None of the people who agreed to sit for Kokoschka during his Switzerland trip decided to purchase the resulting portraits, including the Duchess and her husband. Instead, the portraits were exhibited in June 1910 at Galerie Paul Cassirer in Berlin in a show organized by Herwarth Walden at Loos's urging. At one point the painting was temporarily misplaced in transit to Berlin; Kokoschka desperately wrote Walden asking to be informed as soon as it was found, stating "it is my most valuable picture." The Duchess's portrait was shown under the title A Precious Woman; her husband's A Brutal Egoist.

The Berlin exhibition proved successful, and the portrait of the Duchess was purchased by Karl Ernst Osthaus for the Folkwang Museum in Hagen. It was Kokoschka's first artwork to be acquired by a museum; an important step in the 24-year-old artist's career. After Osthaus's death in 1921 his museum's collection was purchased by the City of Essen and merged with the Essener Kunstmuseum, forming the Museum Folkwang in 1922.

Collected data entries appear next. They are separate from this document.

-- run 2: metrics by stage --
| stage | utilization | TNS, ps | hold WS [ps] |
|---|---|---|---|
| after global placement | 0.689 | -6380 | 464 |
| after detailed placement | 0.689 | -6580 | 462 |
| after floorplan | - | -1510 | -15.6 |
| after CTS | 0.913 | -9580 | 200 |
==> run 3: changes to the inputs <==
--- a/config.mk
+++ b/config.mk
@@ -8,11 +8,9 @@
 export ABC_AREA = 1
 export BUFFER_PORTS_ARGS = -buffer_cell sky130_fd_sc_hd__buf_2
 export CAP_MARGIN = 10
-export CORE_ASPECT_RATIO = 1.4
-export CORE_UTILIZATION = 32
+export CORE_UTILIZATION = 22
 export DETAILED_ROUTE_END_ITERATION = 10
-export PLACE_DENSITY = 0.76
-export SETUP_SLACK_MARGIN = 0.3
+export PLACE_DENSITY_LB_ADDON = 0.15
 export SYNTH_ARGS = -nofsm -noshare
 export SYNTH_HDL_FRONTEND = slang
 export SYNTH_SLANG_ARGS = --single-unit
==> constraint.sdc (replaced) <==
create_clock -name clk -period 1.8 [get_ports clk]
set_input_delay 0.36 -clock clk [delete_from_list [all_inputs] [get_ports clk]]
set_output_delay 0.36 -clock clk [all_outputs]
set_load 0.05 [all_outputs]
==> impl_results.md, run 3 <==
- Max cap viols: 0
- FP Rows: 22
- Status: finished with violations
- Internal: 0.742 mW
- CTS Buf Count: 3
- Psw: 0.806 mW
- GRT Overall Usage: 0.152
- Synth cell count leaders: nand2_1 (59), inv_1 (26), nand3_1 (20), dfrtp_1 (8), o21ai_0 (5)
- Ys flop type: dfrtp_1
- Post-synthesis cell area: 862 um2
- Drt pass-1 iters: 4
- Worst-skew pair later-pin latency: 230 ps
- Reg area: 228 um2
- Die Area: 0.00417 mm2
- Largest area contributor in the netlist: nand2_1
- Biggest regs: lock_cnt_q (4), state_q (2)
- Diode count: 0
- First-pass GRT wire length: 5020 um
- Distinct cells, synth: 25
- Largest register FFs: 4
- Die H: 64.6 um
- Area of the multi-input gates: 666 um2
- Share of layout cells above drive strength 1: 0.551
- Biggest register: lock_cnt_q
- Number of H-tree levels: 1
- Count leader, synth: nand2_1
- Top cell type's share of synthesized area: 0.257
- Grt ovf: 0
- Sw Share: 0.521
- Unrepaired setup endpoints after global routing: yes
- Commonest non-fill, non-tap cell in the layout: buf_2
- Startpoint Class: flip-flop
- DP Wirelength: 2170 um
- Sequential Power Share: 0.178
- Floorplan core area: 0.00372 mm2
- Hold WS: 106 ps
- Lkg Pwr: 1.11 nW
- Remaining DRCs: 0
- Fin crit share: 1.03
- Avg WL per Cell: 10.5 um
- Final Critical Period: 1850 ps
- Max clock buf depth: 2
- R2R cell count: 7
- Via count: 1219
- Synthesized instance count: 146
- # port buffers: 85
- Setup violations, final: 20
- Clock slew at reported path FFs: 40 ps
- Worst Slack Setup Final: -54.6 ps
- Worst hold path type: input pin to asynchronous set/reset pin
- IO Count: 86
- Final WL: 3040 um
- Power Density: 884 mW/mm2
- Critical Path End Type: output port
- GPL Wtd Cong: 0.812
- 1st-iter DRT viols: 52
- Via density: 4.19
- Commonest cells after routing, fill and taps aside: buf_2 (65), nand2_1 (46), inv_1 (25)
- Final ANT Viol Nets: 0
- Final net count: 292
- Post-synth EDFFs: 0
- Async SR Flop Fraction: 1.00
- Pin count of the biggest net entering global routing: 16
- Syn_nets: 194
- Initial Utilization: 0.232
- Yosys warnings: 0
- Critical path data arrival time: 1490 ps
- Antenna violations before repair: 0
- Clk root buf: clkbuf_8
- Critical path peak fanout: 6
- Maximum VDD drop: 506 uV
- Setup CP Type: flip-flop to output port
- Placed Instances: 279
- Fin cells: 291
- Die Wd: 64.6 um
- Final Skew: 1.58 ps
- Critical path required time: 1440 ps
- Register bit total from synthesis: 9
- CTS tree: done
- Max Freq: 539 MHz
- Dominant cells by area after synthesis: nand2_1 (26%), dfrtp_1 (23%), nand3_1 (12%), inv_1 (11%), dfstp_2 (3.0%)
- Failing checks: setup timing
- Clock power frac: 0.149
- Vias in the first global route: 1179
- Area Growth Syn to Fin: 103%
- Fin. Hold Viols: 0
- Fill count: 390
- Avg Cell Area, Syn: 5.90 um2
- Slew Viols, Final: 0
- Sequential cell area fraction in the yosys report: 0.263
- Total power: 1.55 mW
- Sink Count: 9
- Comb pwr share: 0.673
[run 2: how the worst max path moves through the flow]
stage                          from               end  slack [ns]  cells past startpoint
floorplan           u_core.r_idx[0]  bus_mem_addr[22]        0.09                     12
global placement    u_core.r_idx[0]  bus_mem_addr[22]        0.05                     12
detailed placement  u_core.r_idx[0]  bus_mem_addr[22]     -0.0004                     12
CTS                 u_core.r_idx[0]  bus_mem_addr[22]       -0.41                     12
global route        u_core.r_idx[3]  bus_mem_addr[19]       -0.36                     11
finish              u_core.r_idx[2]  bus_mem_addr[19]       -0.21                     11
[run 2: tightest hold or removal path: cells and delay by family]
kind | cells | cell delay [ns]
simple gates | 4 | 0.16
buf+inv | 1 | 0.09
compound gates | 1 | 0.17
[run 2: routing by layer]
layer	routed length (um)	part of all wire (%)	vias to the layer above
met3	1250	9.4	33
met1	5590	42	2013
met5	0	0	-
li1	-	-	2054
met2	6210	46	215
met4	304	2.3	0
<file path="src/rtl/cache_structs_def.sv">
// Shared cache/memory types: block layout, memory handshake bundles
// and the miss engine state encoding.
package cache_structs_def;

   localparam int ADDR_WIDTH   = 16;
   localparam int DATA_WIDTH   = 32;
   localparam int BLOCK_SIZE   = 4;
   localparam int OFFSET_WIDTH = $clog2(BLOCK_SIZE);

   typedef logic [BLOCK_SIZE-1:0][DATA_WIDTH-1:0] block_t;

   typedef struct packed {
      logic                  cs;
      logic                  rw;
      logic [ADDR_WIDTH-1:0] addr;
      block_t                data;
   } memory_request_t;

   typedef struct packed {
      logic   ack;
      block_t data;
   } memory_response_t;

   typedef enum logic [2:0] {
      IDLE,
      WB,
      GAP,
      FILL,
      DONE
   } miss_state_t;

   // Memory adds the word offset itself, so requests carry block bases.
   function automatic logic [ADDR_WIDTH-1:0] block_align(
      input logic [ADDR_WIDTH-1:0] a
   );
      return a & ~ADDR_WIDTH'(BLOCK_SIZE - 1);
   endfunction

endpackage

</file>
<file path="src/rtl/cache_miss_engine_ack_watchdog.sv">
// Clear/enable wait counter that flags the last cycle a memory
// operation may still be acknowledged before it is abandoned.
module ack_watchdog #(
   parameter int unsigned TIMEOUT_CYCLES = 1024
) (
   input  logic clk_i,
   input  logic rst_ni,
   input  logic clr_i,
   input  logic en_i,
   output logic expired_o
);

   localparam int unsigned CW =
      (TIMEOUT_CYCLES > 0) ? $clog2(TIMEOUT_CYCLES + 1) : 1;
   localparam logic [CW-1:0] LIMIT = CW'(TIMEOUT_CYCLES);
   localparam logic [CW-1:0] LAST  =
      CW'((TIMEOUT_CYCLES > 0) ? TIMEOUT_CYCLES - 1 : 0);

   logic [CW-1:0] cnt_q, cnt_d;

   // Count waiting cycles, saturating at the limit instead of wrapping.
   always_comb begin
      cnt_d = cnt_q;
      if (clr_i) begin
         cnt_d = '0;
      end else if (en_i && (cnt_q != LIMIT)) begin
         cnt_d = cnt_q + CW'(1);
      end
   end

   // Counter register.
   always_ff @(posedge clk_i or negedge rst_ni) begin
      if (!rst_ni) begin
         cnt_q <= '0;
      end else begin
         cnt_q <= cnt_d;
      end
   end

   // Fires in the last allowed waiting cycle; zero limit disables it.
   assign expired_o = (TIMEOUT_CYCLES != 0) && en_i && (cnt_q >= LAST);

endmodule

</file>
<file path="src/rtl/cache_miss_engine.sv">
// Cache miss initiator: optional dirty write-back, then block refill,
// over the shared memory request/response handshake.
module cache_miss_engine
   import cache_structs_def::*;
#(
   parameter int unsigned TIMEOUT_CYCLES = 1024
) (
   input  logic                  clk,
   input  logic                  rst,
   input  logic                  miss_valid,
   output logic                  miss_ready,
   input  logic [ADDR_WIDTH-1:0] miss_addr,
   input  logic                  miss_dirty,
   input  logic [ADDR_WIDTH-1:0] victim_addr,
   input  block_t                victim_data,
   output memory_request_t       mem_req,
   input  memory_response_t      mem_res,
   output logic                  fill_valid,
   output logic [ADDR_WIDTH-1:0] fill_addr,
   output block_t                fill_data,
   output logic                  err
);

   miss_state_t           state_q, state_d;
   memory_request_t       req_q, req_d;
   logic                  ready_q, ready_d;
   logic                  fvalid_q, fvalid_d;
   logic                  err_q, err_d;
   logic [ADDR_WIDTH-1:0] faddr_q, faddr_d;
   block_t                fdata_q, fdata_d;
   logic [ADDR_WIDTH-1:0] maddr_q, maddr_d;
   logic                  wd_clr, wd_en, wd_expired;

   ack_watchdog #(
      .TIMEOUT_CYCLES(TIMEOUT_CYCLES)
   ) u_wd (
      .clk_i    (clk),
      .rst_ni   (rst),
      .clr_i    (wd_clr),
      .en_i     (wd_en),
      .expired_o(wd_expired)
   );

   // Next state and next registered outputs; the request is built one
   // cycle ahead so cs/addr/rw/data come straight from flops.
   always_comb begin
      state_d  = state_q;
      req_d    = req_q;
      ready_d  = ready_q;
      fvalid_d = 1'b0;
      err_d    = 1'b0;
      faddr_d  = faddr_q;
      fdata_d  = fdata_q;
      maddr_d  = maddr_q;
      wd_clr   = 1'b0;
      wd_en    = 1'b0;
      unique case (state_q)
         IDLE: begin
            if (miss_valid && ready_q) begin
               maddr_d  = block_align(miss_addr);
               ready_d  = 1'b0;
               wd_clr   = 1'b1;
               req_d.cs = 1'b1;
               req_d.rw = miss_dirty;
               if (miss_dirty) begin
                  state_d    = WB;
                  req_d.addr = block_align(victim_addr);
                  req_d.data = victim_data;
               end else begin
                  state_d    = FILL;
                  req_d.addr = block_align(miss_addr);
                  req_d.data = '0;
               end
            end
         end
         WB: begin
            wd_en = 1'b1;
            if (mem_res.ack) begin
               state_d = GAP;
               req_d   = '0;
            end else if (wd_expired) begin
               state_d = DONE;
               req_d   = '0;
               err_d   = 1'b1;
            end
         end
         GAP: begin
            wd_clr     = 1'b1;
            state_d    = FILL;
            req_d.cs   = 1'b1;
            req_d.rw   = 1'b0;
            req_d.addr = maddr_q;
            req_d.data = '0;
         end
         FILL: begin
            wd_en = 1'b1;
            if (mem_res.ack) begin
               state_d  = DONE;
               req_d    = '0;
               fvalid_d = 1'b1;
               fdata_d  = mem_res.data;
               faddr_d  = maddr_q;
            end else if (wd_expired) begin
               state_d = DONE;
               req_d   = '0;
               err_d   = 1'b1;
            end
         end
         DONE: begin
            state_d = IDLE;
            ready_d = 1'b1;
         end
         default: begin
            state_d = IDLE;
            req_d   = '0;
            ready_d = 1'b1;
         end
      endcase
   end

   // State and output registers; reset abandons any operation at once.
   always_ff @(posedge clk or negedge rst) begin
      if (!rst) begin
         state_q  <= IDLE;
         req_q    <= '0;
         ready_q  <= 1'b1;
         fvalid_q <= 1'b0;
         err_q    <= 1'b0;
         faddr_q  <= '0;
         fdata_q  <= '0;
         maddr_q  <= '0;
      end else begin
         state_q  <= state_d;
         req_q    <= req_d;
         ready_q  <= ready_d;
         fvalid_q <= fvalid_d;
         err_q    <= err_d;
         faddr_q  <= faddr_d;
         fdata_q  <= fdata_d;
         maddr_q  <= maddr_d;
      end
   end

   assign miss_ready = ready_q;
   assign mem_req    = req_q;
   assign fill_valid = fvalid_q;
   assign fill_addr  = faddr_q;
   assign fill_data  = fdata_q;
   assign err        = err_q;

endmodule
</file>
<file path="config.mk">
export PLATFORM = sky130hd
export DESIGN_NAME = cache_miss_engine
export DESIGN_NICKNAME = d
export VERILOG_FILES = /design/src/rtl/cache_structs_def.sv /design/src/rtl/cache_miss_engine_ack_watchdog.sv /design/src/rtl/cache_miss_engine.sv
export SDC_FILE = /design/constraint.sdc
export NUM_CORES = 1
export LEC_CHECK = 0
export CELL_PAD_IN_SITES_DETAIL_PLACEMENT = 1
export CELL_PAD_IN_SITES_GLOBAL_PLACEMENT = 1
export CORE_AREA = 2 2 225 227
export CTS_CLUSTER_DIAMETER = 100
export CTS_CLUSTER_SIZE = 12
export DETAILED_ROUTE_END_ITERATION = 16
export DIE_AREA = 0 0 227 229
export GPL_TIMING_DRIVEN = 0
export PLACE_DENSITY_LB_ADDON = 0.1
export SETUP_SLACK_MARGIN = 0.5
export SYNTH_ARGS = -nofsm -noshare
export SYNTH_HDL_FRONTEND = slang
export SYNTH_SLANG_ARGS = --single-unit
</file>
<file path="constraint.sdc">
create_clock -name clk -period 1.7 [get_ports clk]
set_input_delay 0.255 -clock clk [delete_from_list [all_inputs] [get_ports clk]]
set_output_delay 0.255 -clock clk [all_outputs]
set_load 0.005 [all_outputs]
</file>
# ---- Word level (Yosys, flattened, before mapping)
# Cells that the tools add are included.
dict set report op_classes {
  order_cmp 1
  bitwise_logic 2
  eq_ne 7
  addsub 1
  muxes 23
  reduce_logical 11
}
# op count
set op_table {}
lappend op_table {{$pmux 146 s4} 1}
lappend op_table {{$mux 146} 3}
lappend op_table {{$mux 144} 1}
lappend op_table {{$mux 11} 2}
lappend op_table {{$mux 3} 4}
lappend op_table {{$pmux 3 s4} 1}
lappend op_table {{$add 11x1->11 const B} 1}
lappend op_table {{$ge 11x10->1 const B} 1}
lappend op_table {{$ne 11x11->1 const B} 1}
lappend op_table {{$mux 1} 8}
lappend op_table {{$eq 3x2->1 const B} 2}
lappend op_table {{$reduce_and 2->1} 3}
lappend op_table {{$pmux 1 s2} 2}
lappend op_table {{$eq 3x1->1 const B} 1}
lappend op_table {{$eq 3x3->1 const B} 1}
lappend op_table {{$logic_and 1x1->1} 3}
lappend op_table {{$logic_not 3->1} 1}
lappend op_table {{$ne 3x1->1 const B} 1}
lappend op_table {{$reduce_and 3->1} 1}
lappend op_table {{$reduce_or 3->1} 1}
lappend op_table {{$mux 2} 1}
lappend op_table {{$ne 2x2->1 const B} 1}
lappend op_table {{$not 1->1} 2}
lappend op_table {{$reduce_bool 2->1} 1}
lappend op_table {{$reduce_or 2->1} 1}
dict set report word_totals {
  output_inout_bits 293
  regBits 319
  in_bits 293
  elab_cells 63
}

# ---- Longest topological paths before layout
dict set report depth {
  ltp_word 7
  ltp_mapped 8
  ltp_nobuf 6
}

# ---- Modules after synthesis
# Synthesis repeated with hierarchy kept, for this count alone.
dict set report hier_totals {
  cells_unflattened 805
  hier_area_um2 12144.1
}
# module area_each_um2 cells_per_inst seq_area_each_um2 n_inst
set modules_own_cells {}
lappend modules_own_cells {cache_miss_engine 11497.3 737 7658.6 1}
lappend modules_own_cells {ack_watchdog 646.9 68 275.3 1}

# ---- Worst setup path after synthesis
# No wires, ideal clock.
dict set report synth_timing {
  path_kind {flip-flop to flip-flop}
  start {reg u_wd.cnt_q[0]}
  end {reg req_q (netlist bit mem_req[0])}
  slack_ns -0.166
  arrival_ns 1.800
  path_buffers 1
  path_stages_with_launch 7
  required_time_ns 1.634
  setup_ns 0.066
  synth_period_minus_slack_ns 1.866
  cell_sequence {dfrtp_1 ha_1 a21oi_1 nor4_4 o31ai_4 clkbuf_1 a22o_1}
}
dict set report synth_via {
  elab_chain_len 4
}
# element line
set synth_lines {}
lappend synth_lines {{start: declaration} cache_miss_engine_ack_watchdog.sv:19} ;# logic [CW-1:0] cnt_q, cnt_d;
lappend synth_lines {{start signal: assignment} cache_miss_engine_ack_watchdog.sv:36} ;# cnt_q <= cnt_d;
lappend synth_lines {{$ge 11x10->1} cache_miss_engine_ack_watchdog.sv:41} ;# assign expired_o = (TIMEOUT_CYCLES != 0) && en_i && (cnt_q >= LAST);
lappend synth_lines {{$logic_and 1x1->1} cache_miss_engine_ack_watchdog.sv:41}
lappend synth_lines {{$ne 3x1->1 (no line)} -}
lappend synth_lines {{$reduce_and 3->1 (no line)} -}
lappend synth_lines {{end signal: assignment} cache_miss_engine.sv:134} ;# req_q <= req_d;
lappend synth_lines {{end: declaration} cache_miss_engine.sv:25} ;# memory_request_t req_q, req_d;
# No other way between the ends.
# A chain may end at the register's enable or synchronous reset.

# ---- Worst setup path after layout
dict set report layout_timing {
  start {reg ready_q, in the netlist miss_ready}
  end {reg req_q (netlist bit mem_req[0])}
}
dict set report layout_via {
  elab_chain_len 3
}
# element line
set layout_lines {}
lappend layout_lines {{start: declaration} cache_miss_engine.sv:26} ;# logic ready_q, ready_d;
lappend layout_lines {{start signal: assignment} cache_miss_engine.sv:135} ;# ready_q <= ready_d;
lappend layout_lines {{$logic_and 1x1->1} cache_miss_engine.sv:59} ;# if (miss_valid && ready_q) begin
lappend layout_lines {{$ne 2x2->1 (no line)} -}
lappend layout_lines {{$reduce_and 3->1 (no line)} -}
# No other way between the ends.
## src/rtl/clahe_tile_locator.sv

```systemverilog
// CLAHE tile locator: delays the pixel stream by one clock and tags each
// pixel with its tile index, tracking frame geometry and bank selection.
module clahe_tile_locator #(
    parameter int IMG_W   = 1280,
    parameter int IMG_H   = 720,
    parameter int TILES_X = 8,
    parameter int TILES_Y = 8
) (
    input  logic       clk,
    input  logic       rst_n,
    input  logic [7:0] in_y,
    input  logic       in_href,
    input  logic       in_vsync,
    output logic [7:0] out_y,
    output logic       out_href,
    output logic       out_vsync,
    output logic [5:0] tile_idx,
    output logic       ping_pong_flag,
    output logic       frame_done,
    output logic       geom_err
);

    localparam int PX_T = IMG_W / TILES_X;
    localparam int LN_T = IMG_H / TILES_Y;
    localparam int PXW  = (PX_T > 1) ? $clog2(PX_T) : 1;
    localparam int LNW  = (LN_T > 1) ? $clog2(LN_T) : 1;
    localparam int CW   = (TILES_X > 1) ? $clog2(TILES_X) : 1;
    localparam int RW   = (TILES_Y > 1) ? $clog2(TILES_Y) : 1;
    localparam int LPW  = $clog2(IMG_W + 2);
    localparam int LCW  = $clog2(IMG_H + 2);

    localparam logic [PXW-1:0] PX_MAX  = PXW'(PX_T - 1);
    localparam logic [LNW-1:0] LN_MAX  = LNW'(LN_T - 1);
    localparam logic [CW-1:0]  COL_MAX = CW'(TILES_X - 1);
    localparam logic [RW-1:0]  ROW_MAX = RW'(TILES_Y - 1);
    localparam logic [LPW-1:0] LPX_SAT = LPW'(IMG_W + 1);
    localparam logic [LCW-1:0] LNS_SAT = LCW'(IMG_H + 1);

    logic [7:0]     r_y;
    logic           r_href_d;
    logic           r_vsync_d;
    logic [5:0]     r_tile;
    logic           r_pp;
    logic           r_done;
    logic           r_err;
    logic           r_seen;
    logic [PXW-1:0] r_px;
    logic [CW-1:0]  r_col;
    logic [LNW-1:0] r_ln;
    logic [RW-1:0]  r_row;
    logic [LPW-1:0] r_lpx;
    logic [LCW-1:0] r_lines;

    logic           w_vs_rise;
    logic           w_pix;
    logic           w_line_end;
    logic [5:0]     w_idx;

    assign w_vs_rise  = in_vsync & ~r_vsync_d;
    assign w_pix      = in_href & ~in_vsync;
    // A falling href only closes a line that actually delivered pixels;
    // anything seen during vsync is blanking and never counted.
    assign w_line_end = ~in_href & r_href_d & ~in_vsync & (r_lpx != '0);
    assign w_idx      = 6'(r_row) * 6'(TILES_X) + 6'(r_col);

    always_ff @(posedge clk or negedge rst_n) begin
        if (!rst_n) begin
            r_y       <= '0;
            r_href_d  <= 1'b0;
            r_vsync_d <= 1'b0;
            r_tile    <= '0;
            r_pp      <= 1'b0;
            r_done    <= 1'b0;
            r_err     <= 1'b0;
            r_seen    <= 1'b0;
            r_px      <= '0;
            r_col     <= '0;
            r_ln      <= '0;
            r_row     <= '0;
            r_lpx     <= '0;
            r_lines   <= '0;
        end else begin
            r_y       <= in_y;
            r_href_d  <= in_href;
            r_vsync_d <= in_vsync;
            r_tile    <= w_pix ? w_idx : 6'd0;
            r_done    <= 1'b0;
            if (w_vs_rise) begin
                r_px    <= '0;
                r_col   <= '0;
                r_ln    <= '0;
                r_row   <= '0;
                r_lpx   <= '0;
                r_lines <= '0;
                r_pp    <= ~r_pp;
                r_seen  <= 1'b1;
                if (r_seen) begin
                    if (r_lines == LCW'(IMG_H))
                        r_done <= 1'b1;
                    else
                        r_err <= 1'b1;
                end
            end else if (w_pix) begin
                if (r_lpx != LPX_SAT)
                    r_lpx <= r_lpx + LPW'(1);
                if (r_px != PX_MAX) begin
                    r_px <= r_px + PXW'(1);
                end else if (r_col != COL_MAX) begin
                    r_px  <= '0;
                    r_col <= r_col + CW'(1);
                end
            end else if (w_line_end) begin
                r_px  <= '0;
                r_col <= '0;
                r_lpx <= '0;
                if (r_lines != LNS_SAT)
                    r_lines <= r_lines + LCW'(1);
                if (r_lpx != LPW'(IMG_W))
                    r_err <= 1'b1;
                if (r_ln != LN_MAX) begin
                    r_ln <= r_ln + LNW'(1);
                end else begin
                    r_ln <= '0;
                    if (r_row != ROW_MAX)
                        r_row <= r_row + RW'(1);
                end
            end
        end
    end

    assign out_y          = r_y;
    assign out_href       = r_href_d;
    assign out_vsync      = r_vsync_d;
    assign tile_idx       = r_tile;
    assign ping_pong_flag = r_pp;
    assign frame_done     = r_done;
    assign geom_err       = r_err;

endmodule

```

## config.mk

```make
export PLATFORM = sky130hd
export DESIGN_NAME = clahe_tile_locator
export DESIGN_NICKNAME = d
export VERILOG_FILES = /design/src/rtl/clahe_tile_locator.sv
export SDC_FILE = /design/constraint.sdc
export NUM_CORES = 1
export LEC_CHECK = 0
export CAP_MARGIN = 20
export CORE_MARGIN = 3
export CORE_UTILIZATION = 51
export DETAILED_ROUTE_END_ITERATION = 7
export GPL_TIMING_DRIVEN = 0
export PLACE_DENSITY = 0.74
export SYNTH_ARGS = -nofsm -noshare
export SYNTH_HDL_FRONTEND = slang
export SYNTH_SLANG_ARGS = --single-unit
```

## constraint.sdc

```tcl
create_clock -name clk -period 1.9 [get_ports clk]
set_clock_uncertainty 0.1 [all_clocks]
set_input_delay 0.38 -clock clk [delete_from_list [all_inputs] [get_ports clk]]
set_output_delay 0.38 -clock clk [all_outputs]
set_load 0.01 [all_outputs]
```

==> qor.txt, run 1 <==
Run status: complete, but fails checks
Failing checks: negative hold slack, negative setup slack
Area occupied by multi-input gates: 1540 um2
Total CTS buffers: 9
CTS H-tree depth: 3
Critical setup path kind: reg -> reg
Setup TNS: -0.0318 ns
Max Cap Viol: 0
Clk Latency, worst-skew pair: 0.34 ns
Fmax achieved: 522 MHz
CTS max path bufs: 2
# setup viols final: 2
Data required, critical path: 2.03 ns
Initial antenna violation count: 0
Root buffer cell: clkbuf_8
First-pass detailed-route iteration total: 4
NetSw: 0.895 mW
Routed WL: 6.67 mm
Placed insts: 389
FF/Latch Area: 1550 um2
Post-route core utilization: 71.1%
Critical Path AT: 2.04 ns
Vias: 2348
First-pass GRT wire length: 10.7 mm
Final GP Congestion: 0.791
Largest net degree at the start of global routing: 33
Vias per cell: 5.54
Initial drt markers: 124
IO Port Bufs: 30
TritonCTS Sinks: 62
Core region area: 5610 um2
Post-DP HPWL: 4.07 mm
Leading cell type in the layout, fill and taps excluded: dfrtp_1
Die Span Y: 82.8 um
Worst setup margin: -0.0159 ns
Layout cells sized above 1: 21.9%
Int Power: 2.60 mW
Hold Vio Cnt, Final: 15
Syn Nets: 311
# fillers: 413
Final Net Count: 372
Worst min-delay path class: in -> async
Period utilisation layout: 101%
Syn. warnings: 0
Most frequent cells in the layout: 62 x dfrtp_1, 30 x nor2_1, 27 x clkdlybuf4s50_1
Total Routing Usage GR: 20.5%
Setup crit end kind: register
Die Footprint: 6850 um2
Synth cell types: 47
Worst IR Drop VDD: 0.455 mV
CTS tree: built
CP max FO: 4
Part of the power in registers: 42.8%
Antenna fix cells: 0
Post-synth EDFFs: 0
Ys async rst share: 100%
Pwr Density: 878 nW/um2
Area Overhead vs Synth: 32.7%
WL/cell: 15.7 um
Min Hold Slack: -0.00910 ns
Tot Pwr: 3.50 mW
Initial core utilization: 53.6%
Sw Ratio: 25.6%
I/O Pins: 31
P_leak: 1.76 nW
DP Worst Slack: -0.581 ns
Clock share of power: 38.6%
# rows: 27
Mean area per synthesized cell: 10.5 um2
Tmin final: 1.92 ns
Synthesized area: 3000 um2
Fin. max-slew vios: 0
Die X: 82.8 um
Unrepaired setup endpoints after global routing: yes
Remaining DRCs: 0
DP Area: 3410 um2
Clock transition at path regs: 0.07 ns
Hold_buf cts: 0
Vias in the first global route: 2347
Tightest Pin Transition: 0.713 ns
Main flop type after synthesis: dfrtp_1
Remaining antenna violation count: 0
Cells after Synth: 286
Cell Count, Final, Fillers Out: 424
Register area share after synthesis: 51.6%
CP Launch Type: register
Rel. slew slack: 52.5%
#FFs+latches synth: 62
Logic pwr share: 18.6%
Final Instance Area: 3990 um2
GRT Residual Overflow: 0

In 1937 the painting was confiscated by the Nazi regime as part of a coordinated effort to purge so-called "degenerate art" from the Reich. It was pilloried in the Munich Degenerate Art exhibition, where it hung on the south wall of room four opposite Kokoschka's The Bride of the Wind, then held in storage at Schönhausen Palace until 1939, when it was sold at the Degenerate Art auction at Galerie Fischer in Lucerne, Switzerland. It was lot number 65 in the auction and sold for 3,000 Swiss francs.

The buyer, through the intermediary Fritz Steinmeyer, was the diplomat and art collector Paul E. Geier, who also purchased Franz Marc's Grazing Horses IV at the auction. Upon Geier's death in 1983 the painting became a part of the Cincinnati Art Museum, where it still resides.

The portrait of the Duchess's husband, Marquis Joseph de Montesquiou-Fezensac, which had also been looted by the Nazis and auctioned off, ended up in the Moderna Museet in Stockholm. In 2018 it was restituted to the heirs of the original owner Alfred Flechtheim, who then sold it for $20 million.

However, the Museum Folkwang and other state-owned German museums affected by Nazi looting have generally not tried to reclaim works such as the Duchess because at the time, the works of art were the property of the German government, and their removal and sale was legal under German law.